Know Your 'Victoria' History: "Faith, Hope & Charity"

Know Your 'Victoria' History: "Faith, Hope & Charity"

Think you know the history of Queen Victoria's reign? Wondering how much of the history portrayed by PBS series Victoria is accurate?  We run down the truth behind the drama in the latest episodes of Season 2, "Faith, Hope, and Charity."

The Irish Potato Famine

We've skipped ahead in time again, and skipped the birth of yet another one of Victoria's endless children to get to the Great Irish Potato Famine. Since this season was covering the 1840s, it was only a matter of time until we had something that referenced this horror that occurred from 1845-1849. In terms of what the famine was like, the show is startlingly frank. Victoria, as a series, is at times as deep as a puddle, and it's surprising how hard in on the historical accuracy they go here, including an honest accounting of the racism by the Protestant community towards the Irish Catholics that made the situation worse.

But here's where the show isn't so accurate. It has consistently established Victoria to be a woman far ahead of the times socially (sometimes comically so). She isn't allowed to have these backward, racist attitudes. But there's little historical basis to say that she gave a fig about what was happening in Ireland, though she did donate £5,000 towards famine relief. (That may seem like a lot, but it was actually mild compared to others.)  In fact, the scale of the devastation is a good indicator the Queen didn't pay much attention to what was happening over there, or someone would have probably done something. But Victoria is lucky in that Netflix's The Crown has hammered home that the royal monarch is not allowed to express their political opinions. In fact, the few times Elizabeth has attempted to get directly involved in politics on that series, the show makes sure to highlight the negative fallout. Moreover, other PBS films, like King Charles III, are based upon the idea that the monarchy would fall, should the monarch in question attempt to do anything but smile and be a figurehead.

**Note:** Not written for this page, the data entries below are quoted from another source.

$ cat src/rtl/wdog_pkg.sv
package wdog_pkg;
  localparam int unsigned STAGES = 4;
  localparam logic [31:0] UNLOCK_KEY = 32'h50D8_3AA1;
  localparam int unsigned A_KEY  = 0;
  localparam int unsigned A_CFG  = 1;
  localparam int unsigned A_PRE  = 2;
  localparam int unsigned A_FEED = 3;
  localparam int unsigned A_HOLD = 4;
  typedef enum logic [1:0] {
    ACT_NONE = 2'd0,
    ACT_IRQ  = 2'd1,
    ACT_CPU  = 2'd2,
    ACT_SYS  = 2'd3
  } act_e;
endpackage

$ cat src/rtl/wdt_prescaler.sv
module wdt_prescaler #(
  parameter int unsigned PRE_W = 16
) (
  input  logic             clk,
  input  logic             rst_n,
  input  logic             run,
  input  logic             clr,
  input  logic [PRE_W-1:0] div,
  output logic             tick
);
  logic [PRE_W-1:0] cnt_q, cnt_d, lim;

  always_comb begin
    lim  = (div == '0) ? '0 : div - 1'b1;
    tick = run && !clr && (cnt_q >= lim);
    cnt_d = cnt_q;
    if (clr)       cnt_d = '0;
    else if (tick) cnt_d = '0;
    else if (run)  cnt_d = cnt_q + 1'b1;
  end

  always_ff @(posedge clk or negedge rst_n) begin
    if (!rst_n) cnt_q <= '0;
    else        cnt_q <= cnt_d;
  end

  AST_TICK_GAP: assert property (@(posedge clk) disable iff (!rst_n)
    tick |=> (!tick || lim == '0));
endmodule

$ cat src/rtl/wdt_stage_seq.sv
module wdt_stage_seq
  import wdog_pkg::*;
#(
  parameter int unsigned HOLD_W = 32,
  localparam int unsigned SW = $clog2(STAGES)
) (
  input  logic                          clk,
  input  logic                          rst_n,
  input  logic                          enable,
  input  logic                          restart,
  input  logic                          tick,
  input  logic [STAGES-1:0][1:0]        acts,
  input  logic [STAGES-1:0][1:0]        start_acts,
  input  logic [STAGES-1:0][HOLD_W-1:0] holds,
  output logic                          run,
  output logic                          expire,
  output logic [1:0]                    exp_act
);
  logic [SW-1:0]     stage_q, stage_d;
  logic              done_q, done_d;
  logic [HOLD_W-1:0] cnt_q, cnt_d, hold_eff;
  logic [SW:0]       nxt, first;

  function automatic logic [SW:0] pick(input int from, input logic [STAGES-1:0][1:0] a);
    logic [SW:0] r;
    r = '0;
    for (int i = STAGES - 1; i >= 0; i--) begin
      if (i >= from && a[i] != ACT_NONE) r = {1'b1, SW'(i)};
    end
    return r;
  endfunction

  always_comb begin
    run      = enable && !done_q;
    hold_eff = (holds[stage_q] == '0) ? HOLD_W'(1) : holds[stage_q];
    expire   = run && tick && (cnt_q >= hold_eff - 1'b1);
    exp_act  = acts[stage_q];
    nxt      = pick(int'(stage_q) + 1, acts);
    first    = pick(0, start_acts);
    stage_d  = stage_q;
    done_d   = done_q;
    cnt_d    = cnt_q;
    if (restart) begin
      cnt_d   = '0;
      stage_d = first[SW-1:0];
      done_d  = !first[SW];
    end else if (expire) begin
      cnt_d = '0;
      if (nxt[SW]) stage_d = nxt[SW-1:0];
      else         done_d  = 1'b1;
    end else if (run && tick) begin
      cnt_d = cnt_q + 1'b1;
    end
  end

  always_ff @(posedge clk or negedge rst_n) begin
    if (!rst_n) begin
      stage_q <= '0;
      done_q  <= 1'b1;
      cnt_q   <= '0;
    end else begin
      stage_q <= stage_d;
      done_q  <= done_d;
      cnt_q   <= cnt_d;
    end
  end

  AST_CNT_BOUND: assert property (@(posedge clk) disable iff (!rst_n)
    run |-> cnt_q < hold_eff);
  AST_DONE_STICKY: assert property (@(posedge clk) disable iff (!rst_n)
    (done_q && !restart) |=> done_q);
  AST_EXPIRE_ACTIVE: assert property (@(posedge clk) disable iff (!rst_n)
    expire |-> exp_act != ACT_NONE);
endmodule

$ cat src/rtl/wdt_pulse.sv
module wdt_pulse #(
  parameter int unsigned LEN_W = 3,
  localparam int unsigned CW = LEN_W + 4
) (
  input  logic             clk,
  input  logic             rst_n,
  input  logic             fire,
  input  logic [LEN_W-1:0] len,
  output logic             pulse_o
);
  logic [CW-1:0] cnt_q, cnt_d;

  always_comb begin
    cnt_d = cnt_q;
    if (fire)              cnt_d = (CW'(len) + 1'b1) << 3;
    else if (cnt_q != '0)  cnt_d = cnt_q - 1'b1;
  end

  always_ff @(posedge clk or negedge rst_n) begin
    if (!rst_n) cnt_q <= '0;
    else        cnt_q <= cnt_d;
  end

  assign pulse_o = (cnt_q != '0);

  AST_PULSE_MIN: assert property (@(posedge clk) disable iff (!rst_n)
    $rose(pulse_o) |=> pulse_o);
endmodule

$ cat src/rtl/stage_watchdog.sv
module stage_watchdog
  import wdog_pkg::*;
#(
  parameter int unsigned HOLD_W = 32,
  parameter int unsigned PRE_W  = 16,
  parameter int unsigned LEN_W  = 3,
  localparam int unsigned ADDR_W = 3,
  localparam int unsigned DATA_W = 32,
  localparam int unsigned EN_B   = 0,
  localparam int unsigned ACT_B  = 1,
  localparam int unsigned CPUL_B = ACT_B + 2 * STAGES,
  localparam int unsigned SYSL_B = CPUL_B + LEN_W,
  localparam int unsigned UPD_B  = SYSL_B + LEN_W
) (
  input  logic              clk,
  input  logic              rst_n,
  input  logic              wr_en,
  input  logic [ADDR_W-1:0] wr_addr,
  input  logic [DATA_W-1:0] wr_data,
  input  logic              irq_clr,
  output logic              irq_o,
  output logic              cpu_rst_o,
  output logic              sys_rst_o
);
  logic [1:0] rsync_q;
  logic       srst_n;

  always_ff @(posedge clk or negedge rst_n) begin
    if (!rst_n) rsync_q <= 2'b00;
    else        rsync_q <= {rsync_q[0], 1'b1};
  end
  assign srst_n = rsync_q[1];

  logic                          key_q, key_d;
  logic                          sh_en_q, sh_en_d, ac_en_q, ac_en_d;
  logic [STAGES-1:0][1:0]        sh_act_q, sh_act_d, ac_act_q, ac_act_d;
  logic [LEN_W-1:0]              sh_cl_q, sh_cl_d, ac_cl_q, ac_cl_d;
  logic [LEN_W-1:0]              sh_sl_q, sh_sl_d, ac_sl_q, ac_sl_d;
  logic [PRE_W-1:0]              sh_pre_q, sh_pre_d, ac_pre_q, ac_pre_d;
  logic [STAGES-1:0][HOLD_W-1:0] sh_hold_q, sh_hold_d, ac_hold_q, ac_hold_d;
  logic wr_ok, cfg_wr, update, feed, pre_wr, div_clr, restart;
  logic run, tick, expire, irq_set, irq_q, irq_d;
  logic [1:0] exp_act;

  always_comb begin
    wr_ok   = wr_en && key_q && (wr_addr != ADDR_W'(A_KEY));
    cfg_wr  = wr_ok && (wr_addr == ADDR_W'(A_CFG));
    update  = cfg_wr && wr_data[UPD_B];
    feed    = wr_ok && (wr_addr == ADDR_W'(A_FEED));
    pre_wr  = wr_ok && (wr_addr == ADDR_W'(A_PRE));
    div_clr = pre_wr && wr_data[PRE_W];
    restart = update || feed;

    key_d = key_q;
    if (wr_en && wr_addr == ADDR_W'(A_KEY)) key_d = (wr_data == DATA_W'(UNLOCK_KEY));

    sh_en_d  = sh_en_q;
    sh_act_d = sh_act_q;
    sh_cl_d  = sh_cl_q;
    sh_sl_d  = sh_sl_q;
    if (cfg_wr) begin
      sh_en_d = wr_data[EN_B];
      for (int i = 0; i < STAGES; i++) sh_act_d[i] = wr_data[ACT_B + 2 * i +: 2];
      sh_cl_d = wr_data[CPUL_B +: LEN_W];
      sh_sl_d = wr_data[SYSL_B +: LEN_W];
    end
    sh_pre_d = pre_wr ? wr_data[PRE_W-1:0] : sh_pre_q;
    sh_hold_d = sh_hold_q;
    for (int i = 0; i < STAGES; i++) begin
      if (wr_ok && wr_addr == ADDR_W'(A_HOLD + i)) sh_hold_d[i] = wr_data[HOLD_W-1:0];
    end

    ac_en_d   = update ? sh_en_d   : ac_en_q;
    ac_act_d  = update ? sh_act_d  : ac_act_q;
    ac_cl_d   = update ? sh_cl_d   : ac_cl_q;
    ac_sl_d   = update ? sh_sl_d   : ac_sl_q;
    ac_pre_d  = update ? sh_pre_d  : ac_pre_q;
    ac_hold_d = update ? sh_hold_d : ac_hold_q;

    irq_set = expire && (exp_act == ACT_IRQ);
    irq_d   = irq_set || (irq_q && !irq_clr);
  end

  always_ff @(posedge clk or negedge srst_n) begin
    if (!srst_n) begin
      key_q     <= 1'b0;
      sh_en_q   <= 1'b0;
      sh_act_q  <= '0;
      sh_cl_q   <= '0;
      sh_sl_q   <= '0;
      sh_pre_q  <= '0;
      sh_hold_q <= '0;
      ac_en_q   <= 1'b0;
      ac_act_q  <= '0;
      ac_cl_q   <= '0;
      ac_sl_q   <= '0;
      ac_pre_q  <= '0;
      ac_hold_q <= '0;
      irq_q     <= 1'b0;
    end else begin
      key_q     <= key_d;
      sh_en_q   <= sh_en_d;
      sh_act_q  <= sh_act_d;
      sh_cl_q   <= sh_cl_d;
      sh_sl_q   <= sh_sl_d;
      sh_pre_q  <= sh_pre_d;
      sh_hold_q <= sh_hold_d;
      ac_en_q   <= ac_en_d;
      ac_act_q  <= ac_act_d;
      ac_cl_q   <= ac_cl_d;
      ac_sl_q   <= ac_sl_d;
      ac_pre_q  <= ac_pre_d;
      ac_hold_q <= ac_hold_d;
      irq_q     <= irq_d;
    end
  end

  wdt_prescaler #(.PRE_W(PRE_W)) u_pre (
    .clk(clk), .rst_n(srst_n), .run(run), .clr(restart || div_clr),
    .div(ac_pre_q), .tick(tick)
  );

  wdt_stage_seq #(.HOLD_W(HOLD_W)) u_seq (
    .clk(clk), .rst_n(srst_n), .enable(ac_en_q), .restart(restart),
    .tick(tick), .acts(ac_act_q), .start_acts(ac_act_d), .holds(ac_hold_q),
    .run(run), .expire(expire), .exp_act(exp_act)
  );

  wdt_pulse #(.LEN_W(LEN_W)) u_cpu (
    .clk(clk), .rst_n(srst_n), .fire(expire && exp_act == ACT_CPU),
    .len(ac_cl_q), .pulse_o(cpu_rst_o)
  );

  wdt_pulse #(.LEN_W(LEN_W)) u_sys (
    .clk(clk), .rst_n(srst_n), .fire(expire && exp_act == ACT_SYS),
    .len(ac_sl_q), .pulse_o(sys_rst_o)
  );

  assign irq_o = irq_q;

  AST_LOCKED_IGNORED: assert property (@(posedge clk) disable iff (!srst_n)
    (!key_q && wr_en && wr_addr == ADDR_W'(A_CFG)) |=> ($stable(sh_act_q) && $stable(sh_en_q)));
  AST_IRQ_HOLD: assert property (@(posedge clk) disable iff (!srst_n)
    (irq_q && !irq_clr) |=> irq_q);
  AST_IRQ_CLEAR: assert property (@(posedge clk) disable iff (!srst_n)
    (irq_clr && !irq_set) |=> !irq_q);
endmodule

$ cat config.mk
export PLATFORM = sky130hd
export DESIGN_NAME = stage_watchdog
export DESIGN_NICKNAME = d
export VERILOG_FILES = /design/src/rtl/wdog_pkg.sv /design/src/rtl/wdt_prescaler.sv /design/src/rtl/wdt_stage_seq.sv /design/src/rtl/wdt_pulse.sv /design/src/rtl/stage_watchdog.sv
export SDC_FILE = /design/constraint.sdc
export NUM_CORES = 1
export LEC_CHECK = 0
export BUFFER_PORTS_ARGS = -buffer_cell sky130_fd_sc_hd__buf_2
export CAP_MARGIN = 20
export CORE_ASPECT_RATIO = 0.7
export CORE_MARGIN = 2
export CORE_UTILIZATION = 33
export CTS_BUF_LIST = sky130_fd_sc_hd__clkbuf_4 sky130_fd_sc_hd__clkbuf_8
export DETAILED_ROUTE_END_ITERATION = 7
export PLACE_DENSITY = 0.54
export SETUP_SLACK_MARGIN = 0.2
export SYNTH_ARGS = -nofsm -noshare
export SYNTH_HDL_FRONTEND = slang
export SYNTH_HIERARCHICAL = 1
export SYNTH_SLANG_ARGS = --single-unit
$ cat constraint.sdc
create_clock -name clk -period 27.8 [get_ports clk]
set_input_delay 5.56 -clock clk [delete_from_list [all_inputs] [get_ports clk]]
set_output_delay 5.56 -clock clk [all_outputs]
set_load 0.05 [all_outputs]
==> results of run 1 <==
[final timing paths]
path                                              startpoint                          end  slack [ps]  cells after the start
min in group clk                        rsync_q[0]$_DFF_PN0_         rsync_q[1]$_DFF_PN0_         350                      0
worst min register to register          rsync_q[1]$_DFF_PN0_   u_pre/cnt_q[2]$_DFFE_PN0P_         220                      0
worst min-delay path                    rsync_q[1]$_DFF_PN0_   u_pre/cnt_q[2]$_DFFE_PN0P_         220                      0
worst max register to register  u_seq/stage_q[0]$_DFFE_PN0P_   u_cpu/cnt_q[5]$_DFFE_PN0P_       19650                     24
max in group asynchronous                              rst_n         rsync_q[1]$_DFF_PN0_       22990                      1
worst max-delay path                              wr_addr[1]  u_seq/cnt_q[22]$_DFFE_PN0P_       19380                     11
[critical path, cell delays in order]
cell and delay, ps:
buf_2 180, o21ai_0 550, a21oi_1 300, nand2b_1 250
a21oi_1 170, and3b_1 430, nor2_1 150, nor4_1 790
nor3b_1 310, xnor2_1 140, nor3_1 50
[per-stage QoR]
| step | instances | utilization [%] | total power [uW] | hold WS, ps | cell area (sq um) |
|---|---|---|---|---|---|
| 2_1_floorplan | 1923 | - | 572 | 331 | 19000 |
| 3_3_place_gp | 2579 | 34.6 | 594 | 247 | 19700 |
| 3_5_place_dp | 2579 | 34.6 | 594 | 254 | 19700 |
| 4_1_cts | 2691 | 37.1 | 1140 | 233 | 21100 |
| 5_1_grt | 2693 | 37.1 | 1170 | 261 | 21100 |
| 6_report | 2693 | 37.1 | 1130 | 217 | 21100 |
[kinds of logic (layout without fill, tap and decap cells)]
| logic type | Yosys count | in the layout | synth area share [%] |
|---|---|---|---|
| AOI/OAI and AO/OA | 562 | 562 | 17.8 |
| xor gates and xnor gates | 69 | 69 | 3.19 |
| adders and majority gates | 57 | 57 | 3.76 |
| buffers and inverters | 182 | 201 | 4.05 |
| DFF | 372 | 372 | 49.1 |
| muxes | 64 | 64 | 5.87 |
| other | 1 | 2 | 0.0198 |
| and+or+nand+nor | 616 | 616 | 16.2 |
[cells in the final DEF, fill, tap and decap left out, types with 5 or more instances in the layout]
master    instances
a21o_1            6
a21oi_1          41
a31oi_1         292
and3_1            8
buf_2            40
buf_4            27
clkbuf_4         20
clkbuf_8         81
dfrtp_1         368
ha_1             57
inv_1            21
mux2_1           15
mux2_2            5
mux2i_1          10
mux4_1            6
mux4_2           28
nand2_1         208
nand2b_1         14
nand3_1         160
nand4_1          27
nor2_1           42
nor3_1           62
nor3b_1           7
nor4_1           14
nor4b_1           6
o211ai_1          7
o21ai_0         168
or2_2             6
or3_1             9
or4_1             7
xnor2_1          33
xor2_1           36
[final cells by class]
class	count	area (sq um)	area share, %
antenna	1	2.50	0.0119
clock buffer	101	1260	5.99
clock inverter	11	126	0.599
inverter	21	78.8	0.374
multi-input combinational	1369	8940	42.4
sequential	372	9320	44.2
tap	750	938	4.45
timing repair buffer	68	430	2.04
[metal layers]
metal  global-route usage, %  share of wire, %  vias up
li1                        -                 -     7181
met1                    29.0                47     8131
met2                    28.4                43      579
met3                    4.09               7.9       87
met4                    5.33               2.0        0
met5                       0                 0        -
[flip-flops by register name (all words and copies together), names as in the netlist]
signal,flops
irq_o,1
u_cpu/cnt_q,7
ac_en_q,1
ac_hold_q,128
u_seq/done_q,1
u_seq/stage_q,2
ac_cl_q,3
ac_act_q,8
sh_pre_q,16
u_sys/cnt_q,7
rsync_q,2
ac_pre_q,16
key_q,1
u_seq/cnt_q,32
sh_hold_q,128
u_pre/cnt_q,16
ac_sl_q,3
[power groups by stage]
stage	sequential, uW	combinational (uW)	clock [uW]
floorplan	559	12.3	0
global placement	552	41.2	0
detailed placement	552	41.2	0
CTS	543	41.3	560
global route	542	45.0	584
finish	543	41.7	547
==> results.py, run 1 <==
metrics = {
    "logic_synthesis": {
        "synth-edff-count": 0,
        "synthArstFlopShare_pct": 100,
        "synthFlopType": "dfrtp_1",
        "synth_cells": 1923,
        "ys_seq_area_share_pct": 49.1,
        "synth_warnings": 6,
        "yosysTopAreaCell": "dfrtp_1",
        "synth_nets": 2019,
        "netlist_area_sq_um": 19000,
        "syn_avg_cell_area_sq_um": 9.86,
        "ys_seq_elements": 372,
        "netlist.area_leader.share_pct": 49.0,
        "synth_cell_type_count": 74,
        "yosys.cell_count.top_type": "dfrtp_1",
        "synthTopCellsByCount": "dfrtp_1, a31oi_1, nand2_1",
        "ys_top_cells_by_area": "dfrtp_1, a31oi_1, o21ai_0",
    },
    "floorplanning": {
        "die_w_microns": 290,
        "num_rows": 73,
        "dieHeight_microns": 205,
        "start_util_pct": 33.4,
        "die_area_sq_um": 59400,
        "core_area_sq_um": 56800,
        "ioPinCount": 42,
    },
    "sta": {
        "setup_viol": 0,
        "period_minus_slack_ps": 8420,
        "grt_setup_unrepaired": "false",
        "tns_ps": 0,
        "max_slew_margin_pct": 26.7,
        "setup_slack_ps": 19380,
        "drv_slew": 0,
        "finalCritPeriodShare_pct": 30.3,
        "hold_viol": 0,
        "worst_pin_slew_ps": 1100,
        "max_freq_mhz": 119,
        "clock_skew_ps": 41.1,
    },
    "setup_path": {
        "critical_path_class": "input pin to flop",
        "worst_ep_required_time_ps": 28280,
        "crit_path_start_kind": "input pin",
        "crit_fanout": 10,
        "endpoint_kind": "flop",
        "cp_data_arrival_time_ps": 8900,
    },
    "routing": {
        "wire_per_inst_microns": 21.4,
        "detail_route.drc_violations": 0,
        "drt_wl_total_microns": 57700,
        "via_per_inst": 5.93,
        "ant_nets": 0,
        "first_pass_iters": 5,
        "vias": 16000,
        "drt-initial-drc-count": 1739,
    },
    "layout": {
        "syn2layout_area_growth_pct": 11.3,
        "drive_above_1_share_pct": 12.8,
        "num-nets-final": 1994,
        "fillers": 5642,
    },
    "outcome": {
        "outcome": "completed",
    },
    "clocking": {
        "root_buffer": "clkbuf_8",
        "cts.repair.resized": 0,
        "cts_hold_buf": 0,
        "cts_tree": "yes",
        "post-cts-setup-buffers": 0,
        "clkSlewWorstSetupHoldPaths_ps": 60,
        "cts_sinks": 372,
        "cts_buffer_depth": 3,
        "htreeDepth": 3,
        "cts_made_buffers": 66,
        "clock_latency_ps": 650,
    },
    "power_and_ir_drop": {
        "p_switching_uw": 276,
        "switching_share_pct": 24.4,
        "cellPowerDensity_nw_per_um2": 53.6,
        "p_leak_uw": 0.00982,
        "p_comb_share_pct": 3.7,
        "seq_power_share_pct": 48.0,
        "ir_drop_mv": 0.0336,
        "clockPowerShare_pct": 48.4,
        "p_int_uw": 855,
    },
    "hold_path": {
        "min_path_type": "flop to asynchronous set/reset pin",
    },
    "grt": {
        "grt_pass1_wl_microns": 91400,
        "grt_overflow": 0,
        "grt_usage_pct": 19.5,
        "first_global_vias": 15700,
        "antenna_found_initial": 6,
        "grt_max_degree": 97,
    },
    "job": {
        "maxCapViolCount": 0,
    },
    "place": {
        "dp_hpwl_microns": 34500,
        "portBuffers": 41,
        "place_ws_ps": 18770,
        "place_congestion": 0.821,
    },
}
Note: power is estimated with default switching activity, not from simulation.
==> run 2, diff against run 1 <==
Clock period 27.8 ns to 8.8 ns, I/O delays scaled along.
==> run 2 against run 1 <==
  * Global-route usage grew 0.46 points
  * Highest routed layer is now met5
  * Critical path type is now flop to flop
  * Core utilization barely moved
  * Design area increased by 0.10%
  * Largest cell class unchanged
  * Cell count rose by 0.11%
==> results.py, run 2 (synthesized netlist as in run 1, its figures left out) <==
metrics = {
    "layout": {
        "register_area_sq_um": 9320,
        "num-nets-final": 1995,
        "largestRegisters": "ac_hold_q: 128 flops, sh_hold_q: 128 flops, u_seq/cnt_q: 32 flops",
        "syn2layout_area_growth_pct": 11.4,
        "multi_input_area_sq_um": 8940,
        "final_cell_mix": "dfrtp_1, a31oi_1, nand2_1",
        "drive_above_1_share_pct": 12.9,
        "final_common_cell": "dfrtp_1",
        "fillers": 5706,
        "fin_area_sq_um": 21100,
    },
    "setup_path": {
        "cp_slowest_stage_delay_ps": 800,
        "worst_path_most_repeated_cell": "buf_4",
        "critical_path_class": "flop to flop",
        "cp_data_arrival_time_ps": 8380,
        "worst_ep_required_time_ps": 9320,
        "crit_fanout": 21,
        "crit_path_start_kind": "flop",
        "slowest_stage": "dfrtp_2",
        "endpoint_kind": "flop",
    },
    "clocking": {
        "cts.repair.resized": 0,
        "clock_latency_ps": 650,
        "cts_tree": "yes",
        "clkSlewWorstSetupHoldPaths_ps": 60,
        "post-cts-setup-buffers": 0,
        "htreeDepth": 3,
        "cts_hold_buf": 0,
        "cts_buffer_depth": 3,
        "cts_made_buffers": 68,
        "cts_sinks": 372,
        "root_buffer": "clkbuf_8",
    },
    "power_and_ir_drop": {
        "p_leak_uw": 0.00983,
        "cellPowerDensity_nw_per_um2": 169,
        "ir_drop_mv": 0.100,
    },
    "grt": {
        "grt_overflow": 0,
        "grt_util_met3_pct": 4.98,
        "first_global_vias": 15500,
        "grt_usage_pct": 19.9,
        "grt_max_degree": 178,
        "grt_pass1_wl_microns": 93100,
        "use_met2_pct": 27.7,
        "use_met1_pct": 30.2,
        "antenna_found_initial": 4,
        "busiest_layer": "met1",
    },
    "place": {
        "place_ws_ps": 1040,
        "portBuffers": 41,
        "dpl-instance-area_sq_um": 19700,
        "place_congestion": 0.837,
        "dp_hpwl_microns": 35200,
    },
    "routing": {
        "drt-initial-drc-count": 1809,
        "detail_route.drc_violations": 0,
        "vias": 16200,
        "drt_wl_total_microns": 59500,
        "via_per_inst": 6.01,
        "wire_per_inst_microns": 22.1,
        "first_pass_iters": 5,
        "ant_nets": 0,
    },
    "floorplanning": {
        "die_area_sq_um": 59400,
        "num_rows": 73,
        "ioPinCount": 42,
        "dieHeight_microns": 205,
        "start_util_pct": 33.4,
        "core_area_sq_um": 56800,
        "die_w_microns": 290,
    },
    "sta": {
        "period_minus_slack_ps": 7860,
        "setup_slack_ps": 938,
        "clock_skew_ps": 31.5,
        "max_slew_margin_pct": 24.4,
        "hold_viol": 0,
        "grt_setup_unrepaired": "false",
        "worst_pin_slew_ps": 1130,
        "drv_slew": 0,
        "tns_ps": 0,
        "finalCritPeriodShare_pct": 89.3,
        "max_freq_mhz": 127,
        "setup_viol": 0,
    },
    "outcome": {
        "outcome": "completed",
    },
    "hold_path": {
        "min_path_type": "flop to asynchronous set/reset pin",
    },
    "job": {
        "maxCapViolCount": 0,
    },
}
==> run 2: changes by cell type in the layout (fill, tap and decap cells not counted), moves of 2 or more <==
| cell | delta |
|---|---|
| buf_4 | -5 |
| clkbuf_8 | +4 |
| buf_12 | +3 |
| bufinv_16 | -2 |
| diode_2 | +2 |
==> run 2: final cells by class <==
cell class | count | share of cell area (%)
clock buffers | 106 | 6.28
multi-input cells | 1369 | 42.3
diodes | 3 | 0.0355
clock inverters | 8 | 0.272
inverters | 21 | 0.373
flip-flops and latches | 372 | 44.1
repair buffers | 67 | 2.17
well taps | 750 | 4.44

Victoria uses this to their advantage by insisting that the queen's hands were tied, and that anyone laying this horrific cataclysm at her feet is wrong. She would have done something — visited Ireland, drawn attention to the plight, made something happen — if she could. It was the political cowardice of Sir Robert Peel and those other bigoted politicians who cared nothing for the people who were dying, who were really to blame.